So--Rick Perry, the Texas Governor, has written that he thinks the Federal Government sticks its nose into the business of the states way too much. Many states, including South Carolina, agree, and are happy to reject Federal funds for education and Health Care because, as they say, there are "too many strings attached.".

They don't wish to comply with such Federal regulations as: teaching Evolution in the schools; refraining from prayer in public settings (separation of church & state--1st Ammendment to the Constitution, first article of the Bill of Rights); mandating that states regulate the pollution they produce; insisting that all industries comply with workplace safety regulations; and the administration of health care and other federal programs the way that the US Government believes they should be administered.
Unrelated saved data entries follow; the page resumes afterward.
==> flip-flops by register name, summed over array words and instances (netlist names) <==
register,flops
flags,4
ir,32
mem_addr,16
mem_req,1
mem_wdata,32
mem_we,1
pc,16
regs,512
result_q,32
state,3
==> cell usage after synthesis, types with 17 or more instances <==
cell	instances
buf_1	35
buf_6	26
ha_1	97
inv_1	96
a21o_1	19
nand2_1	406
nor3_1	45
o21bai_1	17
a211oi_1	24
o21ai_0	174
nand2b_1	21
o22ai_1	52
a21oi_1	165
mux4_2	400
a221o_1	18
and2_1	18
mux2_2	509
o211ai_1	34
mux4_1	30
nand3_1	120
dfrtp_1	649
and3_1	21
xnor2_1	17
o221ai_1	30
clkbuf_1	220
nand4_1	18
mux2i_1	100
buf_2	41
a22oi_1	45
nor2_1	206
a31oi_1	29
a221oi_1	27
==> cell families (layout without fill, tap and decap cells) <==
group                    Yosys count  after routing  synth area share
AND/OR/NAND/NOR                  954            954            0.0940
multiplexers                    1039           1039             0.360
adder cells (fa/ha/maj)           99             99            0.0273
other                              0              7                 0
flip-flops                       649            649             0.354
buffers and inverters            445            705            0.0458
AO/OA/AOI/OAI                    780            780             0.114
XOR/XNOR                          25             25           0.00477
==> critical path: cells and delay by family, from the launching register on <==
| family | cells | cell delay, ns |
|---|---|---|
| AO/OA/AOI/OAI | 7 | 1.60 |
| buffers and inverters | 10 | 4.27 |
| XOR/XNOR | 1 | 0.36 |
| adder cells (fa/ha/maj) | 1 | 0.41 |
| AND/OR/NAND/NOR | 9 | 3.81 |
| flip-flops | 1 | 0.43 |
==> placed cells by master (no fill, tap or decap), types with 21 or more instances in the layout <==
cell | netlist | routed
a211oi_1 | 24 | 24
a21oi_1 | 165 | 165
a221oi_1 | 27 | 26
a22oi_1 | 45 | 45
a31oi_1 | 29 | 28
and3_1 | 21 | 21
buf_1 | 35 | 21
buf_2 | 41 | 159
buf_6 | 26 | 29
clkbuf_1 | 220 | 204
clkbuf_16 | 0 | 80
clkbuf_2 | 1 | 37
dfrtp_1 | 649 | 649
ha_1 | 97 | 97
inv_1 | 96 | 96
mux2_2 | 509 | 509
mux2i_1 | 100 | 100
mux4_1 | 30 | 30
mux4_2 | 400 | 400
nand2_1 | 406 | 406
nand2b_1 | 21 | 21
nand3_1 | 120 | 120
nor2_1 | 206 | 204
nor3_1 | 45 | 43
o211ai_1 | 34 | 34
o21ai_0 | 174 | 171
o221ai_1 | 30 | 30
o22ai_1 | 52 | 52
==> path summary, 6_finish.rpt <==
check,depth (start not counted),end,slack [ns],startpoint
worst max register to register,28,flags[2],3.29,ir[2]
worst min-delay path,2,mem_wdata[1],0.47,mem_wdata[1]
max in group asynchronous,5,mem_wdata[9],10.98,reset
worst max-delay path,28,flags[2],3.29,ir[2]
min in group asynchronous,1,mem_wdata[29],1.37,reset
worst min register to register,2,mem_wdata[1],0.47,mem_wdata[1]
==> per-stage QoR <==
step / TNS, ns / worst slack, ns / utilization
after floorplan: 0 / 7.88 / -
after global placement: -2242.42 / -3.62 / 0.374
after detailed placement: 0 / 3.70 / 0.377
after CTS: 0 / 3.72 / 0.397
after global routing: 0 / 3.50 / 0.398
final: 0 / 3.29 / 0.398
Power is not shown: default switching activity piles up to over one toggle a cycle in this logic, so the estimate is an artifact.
So, even though the taxpayers of all the states contribute to the funds offered by the government, the ultraconservative leaders of South Carolina and other states proudly reject the money anyway.

Rick Perry's book (about which the blog was written), places a great deal of importance on the notion of states' rights. He bases his argument on the Tenth Ammendment to the Constitution, which stipulates that any powers not specifically granted to the United States, nor prohibited to the states by the Constitution, belong to the states.

I am comparing Rick Perry--and have drawn him--as S C's John C. Calhoun for that reason. His disdain for the very Federal Government he is running to lead makes him imminently unfit to hold the office he seeks.
I probably bit off more than I could chew with all that. I need to keep these blogs simpler.
Even Jim said it was too long...
Again, here's Rick Perry as J.C. Calhoun..the last drawing I 'll do with my right hand for a long, long time...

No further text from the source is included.